(Saved entries)
================
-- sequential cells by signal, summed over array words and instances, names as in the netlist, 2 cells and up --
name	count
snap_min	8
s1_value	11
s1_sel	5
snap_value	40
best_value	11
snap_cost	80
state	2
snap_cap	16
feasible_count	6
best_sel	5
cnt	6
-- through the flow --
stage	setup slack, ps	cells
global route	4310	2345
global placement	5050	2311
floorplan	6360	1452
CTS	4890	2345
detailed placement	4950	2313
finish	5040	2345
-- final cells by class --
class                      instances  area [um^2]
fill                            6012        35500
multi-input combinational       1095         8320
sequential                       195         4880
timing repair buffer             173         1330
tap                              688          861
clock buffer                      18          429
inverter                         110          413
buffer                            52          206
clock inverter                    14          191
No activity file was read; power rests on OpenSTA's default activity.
===== src/rtl/sata_link_pkg.sv =====
// rtl/sata_link_pkg.sv - shared link-layer constants, state encoding and scrambler keystream
//
// Purpose : primitive dwords, default LFSR seed, FSM state codes and the 32-bit
//           LFSR step used by both the RX descrambler and the TX scrambler.
// Ports   : none (package)
package sata_link_pkg;

    localparam logic [31:0] PRIM_SOF   = 32'h3737B57C;
    localparam logic [31:0] PRIM_EOF   = 32'hD5D5B57C;
    localparam logic [31:0] PRIM_HOLD  = 32'hD5D5AA7C;
    localparam logic [31:0] PRIM_HOLDA = 32'h9595AA7C;
    localparam logic [31:0] PRIM_CONT  = 32'h9999AA7C;
    localparam logic [31:0] PRIM_SYNC  = 32'hB5B5957C;
    localparam logic [31:0] PRIM_ALIGN = 32'h7B4A4ABC;

    localparam logic [15:0] LFSR_SEED_DEFAULT = 16'hFFFF;

    // x^16 + x^15 + x^13 + x^4 + 1, taps below x^16 as a Galois feedback mask
    localparam logic [15:0] LFSR_POLY = 16'hA011;

    typedef logic [1:0] state_t;
    localparam state_t ST_IDLE       = 2'd0;
    localparam state_t ST_FRAME      = 2'd1;
    localparam state_t ST_FRAME_CONT = 2'd2;

    // Returns {next_lfsr[15:0], mask[31:0]}. Mask bit i is the LFSR MSB before
    // the i-th single-bit shift, so mask bit 0 is the first keystream bit.
    function automatic logic [47:0] lfsr_step32(input logic [15:0] lfsr);
        logic [15:0] s;
        logic [31:0] m;
        s = lfsr;
        m = '0;
        for (int i = 0; i < 32; i++) begin
            m[i] = s[15];
            s    = {s[14:0], 1'b0} ^ (s[15] ? LFSR_POLY : 16'h0000);
        end
        return {s, m};
    endfunction

endpackage
## config.mk

```make
export PLATFORM = sky130hd
export DESIGN_NAME = sequential_sobel_xy
export DESIGN_NICKNAME = d
export VERILOG_FILES = /design/src/rtl/sobel_pkg.sv /design/src/rtl/sobel_row_weight.sv /design/src/rtl/sequential_sobel_xy.sv
export SDC_FILE = /design/constraint.sdc
export NUM_CORES = 1
export LEC_CHECK = 0
export BUFFER_PORTS_ARGS = -buffer_cell sky130_fd_sc_hd__buf_2
export CORE_UTILIZATION = 40
export DETAILED_ROUTE_END_ITERATION = 8
export SYNTH_ARGS = -nofsm -noshare
export SYNTH_HDL_FRONTEND = slang
export SYNTH_SLANG_ARGS = --single-unit
```

## constraint.sdc

```tcl
create_clock -name clk -period 4.8 [get_ports clk]
set_input_delay 0.24 -clock clk [delete_from_list [all_inputs] [get_ports clk]]
set_output_delay 0.24 -clock clk [all_outputs]
set_load 0.1 [all_outputs]
```
==> src/rtl/vpu_issue_if.sv <==
// vpu_issue_if: instruction-memory and execute-stage signals of the issue stage.
//   imem_en/imem_addr/imem_dout       - instruction BRAM read port
//   opcode/inst_addr_{a,b,c,const}    - decoded fields to the execute stage
//   start/vpu_done                    - issue pulse / completion pulse
// master: the issue stage; slave: BRAM + execute stage side.
interface vpu_issue_if
    import vpu_pkg::*;
#(
    parameter int PC_W = 10
);

    logic              imem_en;
    logic [PC_W-1:0]   imem_addr;
    logic [INST_W-1:0] imem_dout;
    logic [OP_W-1:0]   opcode;
    logic [ADDR_W-1:0] inst_addr_a;
    logic [ADDR_W-1:0] inst_addr_b;
    logic [ADDR_W-1:0] inst_addr_c;
    logic [ADDR_W-1:0] inst_addr_const;
    logic              start;
    logic              vpu_done;

    modport master (
        output imem_en, imem_addr, opcode, inst_addr_a, inst_addr_b,
               inst_addr_c, inst_addr_const, start,
        input  imem_dout, vpu_done
    );

    modport slave (
        input  imem_en, imem_addr, opcode, inst_addr_a, inst_addr_b,
               inst_addr_c, inst_addr_const, start,
        output imem_dout, vpu_done
    );

endinterface

==> src/rtl/vpu_issue_watchdog.sv <==
// vpu_issue_watchdog: down-counter that bounds the wait for the execute stage.
//   clk, rst_n - clock, async active-low reset
//   load_i     - high in the cycle before the wait begins (reloads the counter)
//   run_i      - high while waiting
//   expire_o   - high in the waiting cycle that hits terminal count
// Used only when VPU_ISSUE_WATCHDOG_EN is defined.
module vpu_issue_watchdog #(
    parameter int TIMEOUT = 256
) (
    input  logic clk,
    input  logic rst_n,
    input  logic load_i,
    input  logic run_i,
    output logic expire_o
);

    localparam int CNT_W = $clog2(TIMEOUT) + 1;
    // Expiry in wait cycle TIMEOUT-1 lets the registered prog_done land
    // exactly TIMEOUT cycles after the start pulse.
    localparam logic [CNT_W-1:0] CNT_INIT = CNT_W'(TIMEOUT - 2);

    logic [CNT_W-1:0] cnt_q, cnt_d;

    always_comb begin
        cnt_d = cnt_q;
        if (load_i) begin
            cnt_d = CNT_INIT;
        end else if (run_i && (cnt_q != '0)) begin
            cnt_d = cnt_q - CNT_W'(1);
        end
    end

    always_ff @(posedge clk or negedge rst_n) begin
        if (!rst_n) begin
            cnt_q <= '0;
        end else begin
            cnt_q <= cnt_d;
        end
    end

    assign expire_o = run_i && (cnt_q == '0);

endmodule
File: src/rtl/deser_pkg.sv
// Shared definitions for the deserializer slice.
//   deser_state_e : FSM states (IDLE waits for a start bit, SHIFT collects bits)
//   deser_cnt_w() : bit-counter width for a given word width
//   CNT_W         : counter width for the default 8-bit word
package deser_pkg;

    typedef enum logic [0:0] {
        IDLE  = 1'b0,
        SHIFT = 1'b1
    } deser_state_e;

    // The counter must be able to hold the value DATA_WIDTH itself.
    function automatic int deser_cnt_w(input int data_width);
        return $clog2(data_width) + 32'sd1;
    endfunction

    localparam int CNT_W = deser_cnt_w(32'sd8);

endpackage

File: src/rtl/sync_fifo.sv
// Synchronous FIFO with a registered head-of-queue output.
//   push/din/full   : write side; a push while full (and not popping) is ignored
//   pop/dout/empty  : read side; dout always shows the head word when !empty
// A push and a pop may both happen in one cycle, including while full.
// dout, empty and full are all flops, so no input reaches an output
// combinationally.
module sync_fifo #(
    parameter int WIDTH = 8,
    parameter int DEPTH = 2
) (
    input  logic             clk,
    input  logic             rst_n,
    input  logic             push,
    input  logic [WIDTH-1:0] din,
    output logic             full,
    input  logic             pop,
    output logic [WIDTH-1:0] dout,
    output logic             empty
);

    localparam int AW = (DEPTH > 1) ? $clog2(DEPTH) : 1;
    localparam int CW = AW + 1;

    logic [WIDTH-1:0] mem_q [DEPTH];
    logic [WIDTH-1:0] mem_d [DEPTH];
    logic [AW-1:0]    wr_ptr_q, wr_ptr_d;
    logic [AW-1:0]    rd_ptr_q, rd_ptr_d;
    logic [CW-1:0]    count_q, count_d;
    logic [WIDTH-1:0] dout_q, dout_d;
    logic             empty_q, empty_d;
    logic             full_q, full_d;
    logic             do_push_s, do_pop_s;

    // Next-state computation: pointers, count, storage and the next head word.
    always_comb begin
        mem_d    = mem_q;
        wr_ptr_d = wr_ptr_q;
        rd_ptr_d = rd_ptr_q;
        count_d  = count_q;

        do_pop_s  = pop && !empty_q;
        // When full, a simultaneous pop frees the slot being written.
        do_push_s = push && (!full_q || do_pop_s);

        if (do_push_s) begin
            mem_d[wr_ptr_q] = din;
            wr_ptr_d        = wr_ptr_q + AW'(1);
        end else begin
            wr_ptr_d = wr_ptr_q;
        end

        if (do_pop_s) begin
            rd_ptr_d = rd_ptr_q + AW'(1);
        end else begin
            rd_ptr_d = rd_ptr_q;
        end

        case ({do_push_s, do_pop_s})
            2'b10:   count_d = count_q + CW'(1);
            2'b01:   count_d = count_q - CW'(1);
            default: count_d = count_q;
        endcase

        empty_d = (count_d == CW'(0));
        full_d  = (count_d == CW'(DEPTH));

        // Register the word that will be at the head after this edge.
        if (count_d != CW'(0)) begin
            dout_d = mem_d[rd_ptr_d];
        end else begin
            dout_d = dout_q;
        end
    end

    // State registers for storage, pointers and registered outputs.
    always_ff @(posedge clk or negedge rst_n) begin
        if (!rst_n) begin
            for (int i = 0; i < DEPTH; i++) begin
                mem_q[i] <= '0;
            end
            wr_ptr_q <= '0;
            rd_ptr_q <= '0;
            count_q  <= '0;
            dout_q   <= '0;
            empty_q  <= 1'b1;
            full_q   <= 1'b0;
        end else begin
            mem_q    <= mem_d;
            wr_ptr_q <= wr_ptr_d;
            rd_ptr_q <= rd_ptr_d;
            count_q  <= count_d;
            dout_q   <= dout_d;
            empty_q  <= empty_d;
            full_q   <= full_d;
        end
    end

    assign dout  = dout_q;
    assign empty = empty_q;
    assign full  = full_q;

endmodule

File: src/rtl/deserializer.sv
// Serial-to-parallel converter: collects DATA_WIDTH enable-qualified bits
// (MSB first, first bit flagged by start) into words, buffers them in a FIFO
// and presents them on a valid/ready interface.
//   clk, rst_n          : clock, asynchronous active-low reset
//   serial_in/enable/start : serial stream input
//   parallel_out/valid/ready : parallel word output handshake
//   overflow, frame_error : sticky status flags, cleared by clear_errors
module deserializer
    import deser_pkg::*;
#(
    parameter int DATA_WIDTH = 8,
    parameter int FIFO_DEPTH = 2
) (
    input  logic                  clk,
    input  logic                  rst_n,
    input  logic                  serial_in,
    input  logic                  enable,
    input  logic                  start,
    output logic [DATA_WIDTH-1:0] parallel_out,
    output logic                  valid,
    input  logic                  ready,
    output logic                  overflow,
    output logic                  frame_error,
    input  logic                  clear_errors
);

    localparam int CW = deser_cnt_w(DATA_WIDTH);

    deser_state_e          state_q, state_d;
    logic [DATA_WIDTH-1:0] shift_q, shift_d;
    logic [CW-1:0]         cnt_q, cnt_d;
    logic                  ovf_q, ovf_d;
    logic                  ferr_q, ferr_d;
    logic                  push_s, ferr_set_s, drop_s;
    logic                  fifo_full_s, fifo_empty_s;
    logic [DATA_WIDTH-1:0] shifted_s;
    logic [DATA_WIDTH-1:0] fifo_dout_s;

    assign shifted_s = {shift_q[DATA_WIDTH-2:0], serial_in};

    // FSM next state, shift register, bit counter and error events.
    always_comb begin
        state_d    = state_q;
        shift_d    = shift_q;
        cnt_d      = cnt_q;
        push_s     = 1'b0;
        ferr_set_s = 1'b0;

        case (state_q)
            IDLE: begin
                if (enable && start) begin
                    shift_d = shifted_s;
                    cnt_d   = CW'(1);
                    state_d = SHIFT;
                end else if (enable) begin
                    // Data bit with no preceding start marker.
                    ferr_set_s = 1'b1;
                end else begin
                    state_d = IDLE;
                end
            end
            SHIFT: begin
                if (enable && start) begin
                    // Premature start: drop the partial word, begin a new one.
                    ferr_set_s = 1'b1;
                    shift_d    = shifted_s;
                    cnt_d      = CW'(1);
                end else if (enable) begin
                    shift_d = shifted_s;
                    if (cnt_q == CW'(DATA_WIDTH - 1)) begin
                        push_s  = 1'b1;
                        cnt_d   = CW'(0);
                        state_d = IDLE;
                    end else begin
                        cnt_d = cnt_q + CW'(1);
                    end
                end else begin
                    state_d = SHIFT;
                end
            end
            default: begin
                state_d = IDLE;
                cnt_d   = CW'(0);
            end
        endcase

        // A word is lost only if the FIFO is full and not draining this cycle.
        drop_s = push_s && fifo_full_s && !(valid && ready);

        // New error events take priority over a clear in the same cycle.
        if (ferr_set_s) begin
            ferr_d = 1'b1;
        end else if (clear_errors) begin
            ferr_d = 1'b0;
        end else begin
            ferr_d = ferr_q;
        end

        if (drop_s) begin
            ovf_d = 1'b1;
        end else if (clear_errors) begin
            ovf_d = 1'b0;
        end else begin
            ovf_d = ovf_q;
        end
    end

    // Control and status registers.
    always_ff @(posedge clk or negedge rst_n) begin
        if (!rst_n) begin
            state_q <= IDLE;
            shift_q <= '0;
            cnt_q   <= '0;
            ovf_q   <= 1'b0;
            ferr_q  <= 1'b0;
        end else begin
            state_q <= state_d;
            shift_q <= shift_d;
            cnt_q   <= cnt_d;
            ovf_q   <= ovf_d;
            ferr_q  <= ferr_d;
        end
    end

    sync_fifo #(
        .WIDTH (DATA_WIDTH),
        .DEPTH (FIFO_DEPTH)
    ) u_fifo (
        .clk   (clk),
        .rst_n (rst_n),
        .push  (push_s),
        .din   (shifted_s),
        .full  (fifo_full_s),
        .pop   (ready),
        .dout  (fifo_dout_s),
        .empty (fifo_empty_s)
    );

    assign parallel_out = fifo_dout_s;
    assign valid        = !fifo_empty_s;
    assign overflow     = ovf_q;
    assign frame_error  = ferr_q;

endmodule
File: config.mk
export PLATFORM = sky130hd
export DESIGN_NAME = deserializer
export DESIGN_NICKNAME = d
export VERILOG_FILES = /design/src/rtl/deser_pkg.sv /design/src/rtl/sync_fifo.sv /design/src/rtl/deserializer.sv
export SDC_FILE = /design/constraint.sdc
export NUM_CORES = 1
export LEC_CHECK = 0
export BUFFER_PORTS_ARGS = -buffer_cell sky130_fd_sc_hd__buf_2
export CORE_AREA = 10 10 96 98
export DETAILED_ROUTE_END_ITERATION = 8
export DIE_AREA = 0 0 106 108
export PLACE_DENSITY = 0.46
export SLEW_MARGIN = 20
export SYNTH_ARGS = -nofsm -noshare
export SYNTH_HDL_FRONTEND = slang
export SYNTH_SLANG_ARGS = --single-unit
File: constraint.sdc
create_clock -name clk -period 4.85 [get_ports clk]
set_input_delay 0.485 -clock clk [delete_from_list [all_inputs] [get_ports clk]]
set_output_delay 0.485 -clock clk [all_outputs]
set_load 0.02 [all_outputs]
## Word-level counts from Yosys, hierarchy flattened

Index checks and enable logic that the tools add are counted.

| word-level totals | value |
|---|---|
| register bits | 44 |
| input port bits | 7 |
| word-level logic and storage cells | 78 |

| operators by class | value |
|---|---|
| add/sub/neg operators | 5 |
| magnitude comparators | 3 |
| equal/unequal tests | 6 |
| multiplexer cells | 33 |
| bitwise logic cells | 3 |
| reductions and logical operators | 15 |

Operator list:

| cell | number |
|---|---|
| $mux W8 | 4 |
| $mux W7 | 3 |
| $bwmux W16 | 1 |
| $mux W16 | 1 |
| $mux W4 | 4 |
| $mux W1 | 14 |
| $pmux W7 S2 | 1 |
| $demux W8 S1 | 1 |
| $pmux W4 S2 | 1 |
| $logic_and A1 B1 Y1 | 6 |
| $reduce_bool A2 Y1 | 3 |
| $add A4 B1 Y4 const B | 1 |
| $eq A2 B2 Y1 const B | 2 |
| $eq A4 B3 Y1 const B | 1 |
| $ge A2 B2 Y1 const B | 2 |
| $not A1 Y2 | 2 |
| $pmux W1 S2 | 2 |
| $pmux W2 S2 | 1 |
| $logic_not A1 Y1 | 3 |
| $ne A3 B2 Y1 const B | 1 |
| $add A1 B1 Y1 const B | 2 |
| $add A2 B1 Y2 const B | 1 |
| $eq A2 B1 Y1 const B | 1 |
| $logic_not A2 Y1 | 1 |
| other kinds (6) | 6 |

## Depth between registers and ports, before layout

Gate-level depths: netlist of run 1.

| depth | value |
|---|---|
| word-level depth | 10 |
| gate-level depth with buffers | 11 |
| mapped depth without buffers | 9 |

## Hierarchy

Synthesis of run 1 repeated with hierarchy kept, for this count alone.

| unflattened totals | value |
|---|---|
| cell total of the unflattened synthesis | 179 |
| area, all modules | 2,140.8 µm² |

Modules (own cells, without submodules):

| module | times used | cells each | area each (µm²) | sequential area each (µm²) |
|---|---|---|---|---|
| sync_fifo | 1 | 125 | 1,468.9 | 752.0 |
| deserializer | 1 | 54 | 671.9 | 350.3 |

## Worst setup path before layout of run 1

OpenSTA, ideal clock, no wires.

| timing | value |
|---|---|
| path kind | input-to-reg |
| from | input start |
| to | register u_fifo.dout_q[0], in the netlist u_fifo.dout[0] |
| library setup time | 133 ps |
| arrival | 2,840 ps |
| data required time | 4,717 ps |
| path slack | 1,877 ps |
| stages on the path | 10 |
| path buffers | 3 |
| cell sequence | buf_6 or3b_4 nor2_2 buf_2 nand2_1 ha_1 xor2_1 and3_1 clkbuf_1 o31ai_1 |

| between the ends | value |
|---|---|
| longest elaborated chain between the ends | 8 |
| elaborated cells on any way between the ends | 12 |

RTL lines:

| item | line | source |
|---|---|---|
| start, declared | deserializer.sv:18 | `input logic start,` |
| $logic_and A1 B1 Y1 (*) | deserializer.sv:63 | `if (enable && start) begin` |
| $mux W1 (*) | deserializer.sv:63 |  |
| $mux W1 (*) | deserializer.sv:49 | `case (state_q)` |
| $logic_and A1 B1 Y1 (*) | sync_fifo.sv:43 | `do_push_s = push && (!full_q \|\| do_pop_s);` |
| $mux W16 | sync_fifo.sv:45 | `if (do_push_s) begin` |
| $mux W8 (implied by the code) (3 in series) | sync_fifo.sv:69 | `dout_d = mem_d[rd_ptr_d];` |
| end signal, assigned | sync_fifo.sv:92 | `dout_q <= dout_d;` |
| end, declared | sync_fifo.sv:29 | `logic [WIDTH-1:0] dout_q, dout_d;` |

Every way passes the cells marked *; elsewhere a longest branch is shown, timed or not. The select of a mux whose other input is x is not followed.
A chain may end at the register's enable or synchronous reset.

## Worst setup path in the final report of run 1

| timing | value |
|---|---|
| from | register u_fifo.empty_q, in the netlist u_fifo.empty |
| to | register u_fifo.dout_q[2], in the netlist u_fifo.dout[2] |

| between the ends | value |
|---|---|
| longest elaborated chain between the ends | 8 |
| elaborated cells on any way between the ends | 14 |

RTL lines:

| item | line | source |
|---|---|---|
| start, declared | sync_fifo.sv:30 | `logic empty_q, empty_d;` |
| start signal, assigned | sync_fifo.sv:93 | `empty_q <= empty_d;` |
| $logic_not A1 Y1 (*) | sync_fifo.sv:41 | `do_pop_s = pop && !empty_q;` |
| $logic_and A1 B1 Y1 (*) | sync_fifo.sv:41 |  |
| $logic_or A1 B1 Y1 | sync_fifo.sv:43 |  |
| $logic_and A1 B1 Y1 | sync_fifo.sv:43 |  |
| $mux W16 | sync_fifo.sv:45 |  |
| $mux W8 (implied by the code) (3 in series) | sync_fifo.sv:69 |  |

Marked as above.

==> metrics.md, run 1 <==
| Metric | Value |
|---|---|
| Status | finished clean |
| Crit Path Max Fanout | 21 |
| Leakage power | 1.05 nW |
| Synth async-reset ratio | 100% |
| Post-synth top cells | dfrtp_1, a21oi_1, a22o_1, a221oi_1, nand2_1 |
| Period minus WS final | 3.06 ns |
| Total power per unit cell area | 637 nW/um2 |
| Fin cells | 309 |
| Post-synthesis mux area share | 3.64% |
| Global route overflow | 0 |
| Worst EP arrival | 3.25 ns |
| Ant. Diodes | 0 |
| CTS tree | yes |
| Placed Instances | 301 |
| Detailed Route Iter0 Violations | 139 |
| Port buffer count | 17 |
| Crit path cell chain | nand2b_1 -> inv_1 -> ha_1 -> or3_1 -> and3_1 -> o31ai_1 |
| #FFs+latches synth | 44 |
| Root buf cell | clkbuf_8 |
| Post-route cell area | 2430 um2 |
| Hold_buf cts | 0 |
| Adder-cell share of the synthesized area | 1.16% |
| Hold Slack | 0.185 ns |
| Post-synthesis simple-gate area fraction | 10.6% |
| Syn Nets | 206 |
| EDFF count, synth | 0 |
| Clock transition at path regs | 0.08 ns |
| Die H | 108 um |
| Synth area leader | dfrtp_1 |
| Worst Clk Skew | 0.00429 ns |
| # resized after CTS | 0 |
| Achievable Freq | 327 MHz |
| H-tree levels | 2 |
| Nets | 215 |
| Post-Syn Instances | 197 |
| Vias/cell | 5.19 |
| DRT antenna net count | 0 |
| Fin Setup TNS | 0 ns |
| Worst path max stage delay | 0.64 ns |
| Slowest CP cell | nand2b_1 |
| Post-DP HPWL | 3.50 mm |
| Final critical-path setup slack | 1.79 ns |
| Synth area leaders | dfrtp_1, a22o_1, a221oi_1, a21oi_1, mux2_2 |
| Hold WC Path Type | in2async |
| Post-synthesis cell area | 2160 um2 |
| Gpl congestion | 0.727 |
| Post-DP Area | 2300 um2 |
| Clk buf depth | 2 |
| Die width | 106 um |
| Vias | 1604 |
| Critical Path End Type | flop |
| Top-count cell post-synth | dfrtp_1 |
| Main synth FF type | dfrtp_1 |
| Worst EP required | 5.04 ns |
| Share of the synthesized area in the top cell type | 49.7% |
| # rows | 32 |
| YS warnings | 0 |
| Post-Synth XOR/XNOR Area | 2.37% |
| Register area share after synthesis | 50.9% |
| Vias in the first global route | 1598 |
| Crit path from | u_fifo.empty |
| Period Utilization, post-route | 63.1% |
| Largest net degree at the start of global routing | 45 |
| Crit Path Class | reg2reg |
| Detailed Routing Iterations Pass 1 | 4 |
| DR DRC count | 0 |
| Clk_lat worst skew | 0.29 ns |
| First-pass GRT wire length | 8.58 mm |
| Worst Max-Slew Pin Slew | 0.821 ns |
| Total GRT Usage | 9.21% |
| Yosys cell types | 37 |
| Share of layout cells above drive strength 1 | 20.8% |
| Crit path launch type | flop |
| Postcts setup bufs | 0 |
| Final setup vio count | 0 |
| Die footprint | 11400 um2 |
| Max-cap check violation count | 0 |
| Synthesized area per cell | 11.0 um2 |
| CTS Buf Count | 5 |
| Max-slew headroom | 45.2% |
| Mean routed wirelength per cell | 16.5 um |
| RSZ-0062 raised after global routing | no |
| # IOs | 18 |
| Largest family of logic cells by synthesized area | compound AO/OA/AOI/OAI gates |
| Max-slew violation count | 0 |
| Initial antenna violation count | 0 |
| Initial Util | 29.1% |
| Count of final hold-check violations | 0 |
| Final Core Density | 32.6% |
| Clk sinks | 44 |
| Tot Pwr | 1.55 mW |
| Synth-to-Final Area Change | 12.3% |
| Worst R2R Start | u_fifo.empty |
| Post-Place Worst Slack | 1.80 ns |
| Compound-Gate Fraction of Synth Area | 25.5% |
| VDD IR max | 187 uV |
| Detailed Route WL | 5.10 mm |
| Core area | 7450 um2 |
==> sequential cells by signal (all words and copies together) (netlist names) <==
| name | flops |
|---|---|
| u_fifo.mem_q | 16 |
| u_fifo.dout | 8 |
| shift_q | 7 |
| cnt_q | 4 |
| u_fifo.count_q | 2 |
| frame_error | 1 |
| overflow | 1 |
| state_q | 1 |
| u_fifo.empty | 1 |
| u_fifo.full | 1 |
| u_fifo.rd_ptr_q | 1 |
| u_fifo.wr_ptr_q | 1 |
==> cells in the final DEF (no fill, tap or decap), types with 2 or more instances in the layout <==
master,n
a221oi_1,12
a22o_1,17
a2111o_1,2
nand2_1,12
o31ai_1,8
dfrtp_1,43
xnor2_1,3
nand4_1,9
buf_2,16
nand2b_1,9
a221oi_2,4
inv_1,8
nand3_1,3
ha_1,2
nor2_1,2
clkbuf_8,7
buf_4,3
a21oi_1,20
o22ai_1,2
mux2_2,7
==> layout make-up <==
cell class / instances / area, um2
clock buffer: 7 / 96.3
clock inverter: 1 / 30.0
fill: 792 / 5020
inverter: 9 / 33.8
multi-input combinational: 127 / 937
sequential: 44 / 1100
tap: 102 / 128
timing repair buffer: 19 / 103
==> worst paths after layout <==
check	endpoint	cells past startpoint	slack (ns)
setup reg to reg	u_fifo.dout[2]	6	1.79
hold reg to reg	overflow	1	0.51
setup / recovery	u_fifo.dout[2]	6	1.79
min in group clk	cnt_q[3]	2	0.49
max in group asynchronous	cnt_q[2]	1	4.27
hold / removal	u_fifo.dout[4]	1	0.19
==> worst max-delay path: cells and delay by family, from the launching register on <==
| family | cells | cell delay, ns |
|---|---|---|
| adder cells (fa/ha/maj) | 1 | 0.39 |
| AND/OR/NAND/NOR | 3 | 1.54 |
| flip-flops | 1 | 0.53 |
| buffers and inverters | 1 | 0.21 |
| AO/OA/AOI/OAI | 1 | 0.30 |
==> where the power goes <==
group / total, mW / internal [mW] / switching (mW)
combinational: 0.619 / 0.262 / 0.357
clock: 0.308 / 0.182 / 0.126
sequential: 0.622 / 0.499 / 0.123
total: 1.55 / 0.943 / 0.606
==> kinds of logic after synthesis <==
logic type | count (synthesis)
AO/OA/AOI/OAI | 71
flip-flops | 44
adder cells (fa/ha/maj) | 2
XOR/XNOR | 5
AND/OR/NAND/NOR | 42
buffers and inverters | 26
multiplexers | 7
==> metal layers <==
| metal | track usage, % | wire length (um) | up-vias |
|---|---|---|---|
| met1 | 13.2 | 2580 | 801 |
| met4 | 3.48 | 68 | 0 |
| li1 | - | - | 763 |
| met3 | 2.14 | 212 | 4 |
| met5 | 0 | 0 | - |
| met2 | 13.1 | 2240 | 36 |
No activity file was read; power rests on OpenSTA's default activity.
==> run 2: changes to the inputs <==
PLACE_DENSITY = 0.48   (was 0.46)
clock period = 2.7 ns   (was 4.85 ns; I/O delays follow)
==> run 2 against run 1 <==
Design area increased by 1.5%. Clock skew increased by 0.011 ns. Hold slack improved by 0.056 ns. Critical endpoint is now u_fifo.dout[1]. Largest power group is now combinational logic. Highest routed layer unchanged.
================
## TASK PROMPT
If a line of the data holds the string "unflattened", list it.

## OUTPUT BELOW
| unflattened totals | value |
| cell total of the unflattened synthesis | 179 |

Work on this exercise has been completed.